Strata bags plan for 5MW N.C. solar farm
Strata Solar has hit a couple of speed bumps in its aggressive plan to build utility-scale solar projects in North Carolina. But the Chapel Hill-based company says the issues are not large and will not seriously slow its goals for stepped-up construction.
Strata has withdrawn its application for the Scotland Farm project in eastern North Carolina. And state regulators have decided to hold a public hearing on Strata’s Mocksville Farm project after opponents filed two formal objections with the N.C. Utilities Commission.
Those are two of the 10, 5-megawatt solar projects the solar developer has filed applications for since the beginning of the year.
But Strata spokesman Blair Schooff says the company remains enthusiastic about its projects in North Carolina. Strata started construction March 5 on its 5-megawatt South Robeson Farm in Rowland.

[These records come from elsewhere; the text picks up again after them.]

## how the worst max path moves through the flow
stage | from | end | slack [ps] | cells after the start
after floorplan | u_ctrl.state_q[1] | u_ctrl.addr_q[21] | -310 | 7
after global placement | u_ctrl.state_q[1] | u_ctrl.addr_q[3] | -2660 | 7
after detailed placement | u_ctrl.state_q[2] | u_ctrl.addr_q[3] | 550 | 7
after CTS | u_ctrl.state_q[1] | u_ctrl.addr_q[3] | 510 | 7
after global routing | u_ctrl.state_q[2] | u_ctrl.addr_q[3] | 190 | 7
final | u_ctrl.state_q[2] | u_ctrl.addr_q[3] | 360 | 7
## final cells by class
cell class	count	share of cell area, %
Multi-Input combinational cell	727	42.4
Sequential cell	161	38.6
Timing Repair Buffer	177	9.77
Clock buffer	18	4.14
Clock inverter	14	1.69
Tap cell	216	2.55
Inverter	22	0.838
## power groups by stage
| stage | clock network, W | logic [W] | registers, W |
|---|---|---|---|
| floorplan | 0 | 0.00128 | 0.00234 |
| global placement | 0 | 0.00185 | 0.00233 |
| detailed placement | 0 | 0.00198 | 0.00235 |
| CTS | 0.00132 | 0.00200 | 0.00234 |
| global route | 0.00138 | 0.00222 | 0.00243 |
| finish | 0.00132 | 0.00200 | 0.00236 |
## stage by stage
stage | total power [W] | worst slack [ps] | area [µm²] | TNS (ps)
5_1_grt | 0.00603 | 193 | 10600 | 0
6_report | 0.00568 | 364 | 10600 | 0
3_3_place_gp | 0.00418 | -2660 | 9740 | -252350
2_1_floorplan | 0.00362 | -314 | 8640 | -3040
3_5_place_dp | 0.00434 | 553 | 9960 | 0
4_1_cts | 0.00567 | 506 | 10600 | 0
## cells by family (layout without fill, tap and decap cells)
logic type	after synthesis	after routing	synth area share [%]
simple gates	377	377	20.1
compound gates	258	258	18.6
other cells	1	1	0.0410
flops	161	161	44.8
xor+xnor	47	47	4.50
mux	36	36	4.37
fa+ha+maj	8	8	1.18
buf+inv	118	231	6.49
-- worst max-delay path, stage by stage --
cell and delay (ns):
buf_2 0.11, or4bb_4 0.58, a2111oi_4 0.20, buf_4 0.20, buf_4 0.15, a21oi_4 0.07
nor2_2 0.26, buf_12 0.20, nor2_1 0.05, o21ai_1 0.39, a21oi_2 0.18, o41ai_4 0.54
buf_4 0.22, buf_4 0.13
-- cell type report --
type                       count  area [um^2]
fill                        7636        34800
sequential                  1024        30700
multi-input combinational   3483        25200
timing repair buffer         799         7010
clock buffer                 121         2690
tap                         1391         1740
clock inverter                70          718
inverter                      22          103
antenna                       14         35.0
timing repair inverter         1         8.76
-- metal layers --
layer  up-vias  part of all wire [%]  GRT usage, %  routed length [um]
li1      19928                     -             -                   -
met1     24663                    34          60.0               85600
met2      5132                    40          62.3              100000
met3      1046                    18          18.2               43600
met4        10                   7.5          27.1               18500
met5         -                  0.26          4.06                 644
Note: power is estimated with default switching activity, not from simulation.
`config.mk`:
```
export PLATFORM = sky130hd
export DESIGN_NAME = hazard_forward_unit
export DESIGN_NICKNAME = d
export VERILOG_FILES = /design/src/common/core_settings.svh /design/src/common/core_pkg.sv /design/src/design/hazard_forward_unit.sv
export SDC_FILE = /design/constraint.sdc
export NUM_CORES = 1
export LEC_CHECK = 0
export CAP_MARGIN = 15
export CORE_MARGIN = 8
export CORE_UTILIZATION = 32
export DETAILED_ROUTE_END_ITERATION = 8
export DONT_BUFFER_PORTS = 1
export GPL_ROUTABILITY_DRIVEN = 0
export PLACE_DENSITY = 0.54
export SYNTH_ARGS = -nofsm -noshare
export SYNTH_HDL_FRONTEND = slang
export SYNTH_SLANG_ARGS = --single-unit
```
`constraint.sdc`:
```
create_clock -name vclk -period 2.3
set_input_delay 0 -clock vclk [all_inputs]
set_output_delay 0 -clock vclk [all_outputs]
set_load 0.01 [all_outputs]
```
--- config.mk ---
export PLATFORM = sky130hd
export DESIGN_NAME = fpRoundTop
export DESIGN_NICKNAME = d
export VERILOG_FILES = /design/src/rtl/fpFormatPkg.sv /design/src/rtl/roundCtlPkg.sv /design/src/rtl/roundStageIf.sv /design/src/rtl/roundPipeCtl.sv /design/src/rtl/roundBits.sv /design/src/rtl/roundAdder.sv /design/src/rtl/fpRoundTop.sv
export SDC_FILE = /design/constraint.sdc
export NUM_CORES = 1
export LEC_CHECK = 0
export BUFFER_PORTS_ARGS = -buffer_cell sky130_fd_sc_hd__buf_4
export CAP_MARGIN = 25
export CORE_ASPECT_RATIO = 1.2
export CORE_MARGIN = 2
export CORE_UTILIZATION = 55
export DETAILED_ROUTE_END_ITERATION = 8
export HOLD_SLACK_MARGIN = 0.15
export PLACE_DENSITY = 0.88
export SETUP_SLACK_MARGIN = 0.4
export SYNTH_ARGS = -nofsm -noshare
export SYNTH_HDL_FRONTEND = slang
export SYNTH_SLANG_ARGS = --single-unit
--- constraint.sdc ---
create_clock -name clk -period 4.8 [get_ports clk]
set_input_delay 0.48 -clock clk [delete_from_list [all_inputs] [get_ports clk]]
set_output_delay 0.48 -clock clk [all_outputs]
set_load 0.02 [all_outputs]
--- src/rtl/fpFormatPkg.sv ---
`default_nettype none

package fpFormatPkg;

    ////////////////////////////////////////
    // field widths
    ////////////////////////////////////////

    localparam int expBits     = 11;                  // double exponent field
    localparam int fracBits    = 52;                  // double fraction
    localparam int sglFracBits = 23;                  // single fraction
    localparam int extraBits   = 3;                   // round bit plus two sticky bits
    localparam int sigBits     = fracBits + extraBits; // 55 bit significand word

    // output precision
    typedef enum logic {
        fmtSingle = 1'b0,
        fmtDouble = 1'b1
    } fmtT;

    typedef logic [expBits+1:0]  fullExpT; // top two bits catch overflow and sign
    typedef logic [fracBits-1:0] fracT;

    // double view of the significand word
    typedef struct packed {
        logic [fracBits-1:0]  frac;
        logic                 round;
        logic [extraBits-2:0] sticky;
    } dblViewT;

    // single view has the 23 bit fraction on top and round/sticky below it
    typedef struct packed {
        logic [sglFracBits-1:0]         frac;
        logic                           round;
        logic [sigBits-sglFracBits-2:0] sticky; // 31 bits
    } sglViewT;

    // same 55 bits read through either format
    typedef union packed {
        dblViewT dbl;
        sglViewT sgl;
    } sigWordT;

endpackage

`default_nettype wire

--- src/rtl/roundCtlPkg.sv ---
`default_nettype none

package roundCtlPkg;

    ////////////////////////////////////////
    // rounding modes
    ////////////////////////////////////////

    // codes 5..7 are illegal
    typedef enum logic [2:0] {
        rne = 3'd0, // nearest with ties to even
        rtz = 3'd1, // toward zero
        rdn = 3'd2, // toward -inf
        rup = 3'd3, // toward +inf
        rmm = 3'd4  // nearest with ties to max magnitude
    } roundModeT;

    ////////////////////////////////////////
    // pipeline
    ////////////////////////////////////////

    localparam int pipeStages = 2; // bits stage then add stage

endpackage

`default_nettype wire

--- src/rtl/roundStageIf.sv ---
`default_nettype none

// stage one to stage two payload
interface roundStageIf;
    import fpFormatPkg::*;

    logic    plus1; // round up decision
    fmtT     fmt;   // picks the increment position
    fullExpT exp;   // exponent with overflow/sign bits
    fracT    frac;  // unrounded 52 bit fraction

    modport producer (
        output plus1,
        output fmt,
        output exp,
        output frac
    );

    modport consumer (
        input plus1,
        input fmt,
        input exp,
        input frac
    );

endinterface

`default_nettype wire

--- src/rtl/roundPipeCtl.sv ---
`default_nettype none

module roundPipeCtl (
    input  logic clk,
    input  logic rstN,
    input  logic inValid,
    input  logic outReady,
    output logic inReady,
    output logic outValid,
    output logic ld1,
    output logic ld2
);
    import roundCtlPkg::*;

    logic full1; // stage one holds an item
    logic full2; // stage two holds an item

    // occupancy logic below is written for the two stage datapath
    if (pipeStages != 2) begin : gDepthCheck
        $error("roundPipeCtl expects a two stage pipeline");
    end

    ////////////////////////////////////////
    // handshake
    ////////////////////////////////////////

    assign outValid = full2;
    assign ld2      = full1 & (~full2 | outReady); // stage two free or draining now
    assign inReady  = ~full1 | ld2;                 // stage one free or moving on
    assign ld1      = inValid & inReady;

    // occupancy flags
    always_ff @(posedge clk or negedge rstN) begin
        if (!rstN) begin
            full1 <= 1'b0;
            full2 <= 1'b0;
        end else begin
            if (ld1)
                full1 <= 1'b1;        // new item in (old one left via ld2)
            else if (ld2)
                full1 <= 1'b0;        // moved down with nothing behind it
            if (ld2)
                full2 <= 1'b1;
            else if (outReady)
                full2 <= 1'b0;        // consumer took it
        end
    end

    // a stalled output stays presented until taken
    aOutHold: assert property (
        @(posedge clk) disable iff (!rstN)
        outValid && !outReady |=> outValid
    ) else $error("outValid dropped while outReady low");

endmodule

`default_nettype wire

--- src/rtl/roundBits.sv ---
`default_nettype none

module roundBits (
    input  logic                  clk,
    input  logic                  rstN,
    input  logic                  ld1,
    input  fpFormatPkg::sigWordT  inSig,
    input  fpFormatPkg::fullExpT  inExp,
    input  logic                  inSign,
    input  fpFormatPkg::fmtT      inFmt,
    input  roundCtlPkg::roundModeT inMode,
    roundStageIf.producer         stage
);
    import fpFormatPkg::*;
    import roundCtlPkg::*;

    logic roundBit;  // first bit below the format LSB
    logic stickyBit; // or of everything below round
    logic lsbBit;    // last kept fraction bit
    logic plus1;

    ////////////////////////////////////////
    // round / sticky / lsb extraction
    ////////////////////////////////////////

    always_comb begin
        if (inFmt == fmtDouble) begin
            roundBit  = inSig.dbl.round;
            stickyBit = |inSig.dbl.sticky;         // bits 1:0
            lsbBit    = inSig.dbl.frac[0];
        end else begin
            roundBit  = inSig.sgl.round;           // word bit 31
            stickyBit = |inSig.sgl.sticky;         // 31 low bits
            lsbBit    = inSig.sgl.frac[0];         // word bit 32
        end
    end

    ////////////////////////////////////////
    // plus-one decision
    ////////////////////////////////////////

    always_comb begin
        case (inMode)
            rne:     plus1 = roundBit & (stickyBit | lsbBit); // tie goes to even
            rtz:     plus1 = 1'b0;                          // truncate
            rdn:     plus1 = inSign & (roundBit | stickyBit);  // magnitude up when negative
            rup:     plus1 = ~inSign & (roundBit | stickyBit);
            rmm:     plus1 = roundBit;                      // tie goes away from zero
            default: plus1 = 1'b0;
        endcase
    end

    // decision and format
    always_ff @(posedge clk or negedge rstN) begin
        if (!rstN) begin
            stage.plus1 <= 1'b0;
            stage.fmt   <= fmtDouble;
        end else if (ld1) begin
            stage.plus1 <= plus1;
            stage.fmt   <= inFmt;
        end
    end

    // exponent and fraction payload
    always_ff @(posedge clk) begin
        if (ld1) begin
            stage.exp  <= inExp;
            stage.frac <= inSig.dbl.frac; // top 52 bits for either format
        end
    end

    // upstream must never hand over an unknown mode
    aLegalMode: assert property (
        @(posedge clk) disable iff (!rstN)
        ld1 |-> inMode inside {rne, rtz, rdn, rup, rmm}
    ) else $error("illegal rounding mode %0d accepted", inMode);

endmodule

`default_nettype wire

--- src/rtl/roundAdder.sv ---
`default_nettype none

module roundAdder (
    input  logic                 clk,
    input  logic                 rstN,
    input  logic                 ld2,
    roundStageIf.consumer        stage,
    output fpFormatPkg::fullExpT outExp,
    output fpFormatPkg::fracT    outFrac
);
    import fpFormatPkg::*;

    localparam int sumBits  = expBits + 2 + fracBits;  // 65
    localparam int sglShift = fracBits - sglFracBits;  // single LSB sits at bit 29

    logic [sumBits-1:0] roundAdd; // increment at the format LSB
    logic [sumBits-1:0] sum;

    ////////////////////////////////////////
    // increment and add
    ////////////////////////////////////////

    always_comb begin
        if (stage.fmt == fmtDouble)
            roundAdd = {{(sumBits-1){1'b0}}, stage.plus1};
        else
            roundAdd = {{(sumBits-sglShift-1){1'b0}}, stage.plus1, {sglShift{1'b0}}};
    end

    // fraction overflow ripples straight into the exponent
    assign sum = {stage.exp, stage.frac} + roundAdd;

    always_ff @(posedge clk or negedge rstN) begin
        if (!rstN) begin
            outExp  <= '0;
            outFrac <= '0;
        end else if (ld2) begin
            {outExp, outFrac} <= sum;
        end
    end

    // output word must not move while no new item loads
    aHoldOut: assert property (
        @(posedge clk) disable iff (!rstN)
        !ld2 |=> $stable(outExp) && $stable(outFrac)
    ) else $error("rounded result changed without ld2");

endmodule

`default_nettype wire

--- src/rtl/fpRoundTop.sv ---
`default_nettype none

module fpRoundTop (
    input  logic                   clk,
    input  logic                   rstN,
    // input side
    input  logic                   inValid,
    output logic                   inReady,
    input  fpFormatPkg::sigWordT   inSig,
    input  fpFormatPkg::fullExpT   inExp,
    input  logic                   inSign,
    input  fpFormatPkg::fmtT       inFmt,
    input  roundCtlPkg::roundModeT inMode,
    // output side
    output logic                   outValid,
    input  logic                   outReady,
    output fpFormatPkg::fullExpT   outExp,
    output fpFormatPkg::fracT      outFrac
);

    logic ld1; // load stage one
    logic ld2; // load stage two

    roundStageIf stageIf (); // stage one -> stage two

    // occupancy and handshake
    roundPipeCtl u0 (
        .clk      (clk),
        .rstN     (rstN),
        .inValid  (inValid),
        .outReady (outReady),
        .inReady  (inReady),
        .outValid (outValid),
        .ld1      (ld1),
        .ld2      (ld2)
    );

    ////////////////////////////////////////
    // datapath
    ////////////////////////////////////////

    roundBits u1 (
        .clk    (clk),
        .rstN   (rstN),
        .ld1    (ld1),
        .inSig  (inSig),
        .inExp  (inExp),
        .inSign (inSign),
        .inFmt  (inFmt),
        .inMode (inMode),
        .stage  (stageIf.producer)
    );

    roundAdder u2 (
        .clk     (clk),
        .rstN    (rstN),
        .ld2     (ld2),
        .stage   (stageIf.consumer),
        .outExp  (outExp),
        .outFrac (outFrac)
    );

endmodule

`default_nettype wire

On Tuesday, it will start construction of the 5-megawatt Watts Farm project. Strata started the permitting process for both those projects last fall.
Once construction begins, it usually takes 90 days or so to build one of the solar farms. But the approval process usually takes longer, and projects can run into a number of obstacles.
The problem for Scotland Farm cropped up when Strata realized the plan to connect the unit to the grid through Progress Energy would not work because a small municipal utility controls the area where the project was planned.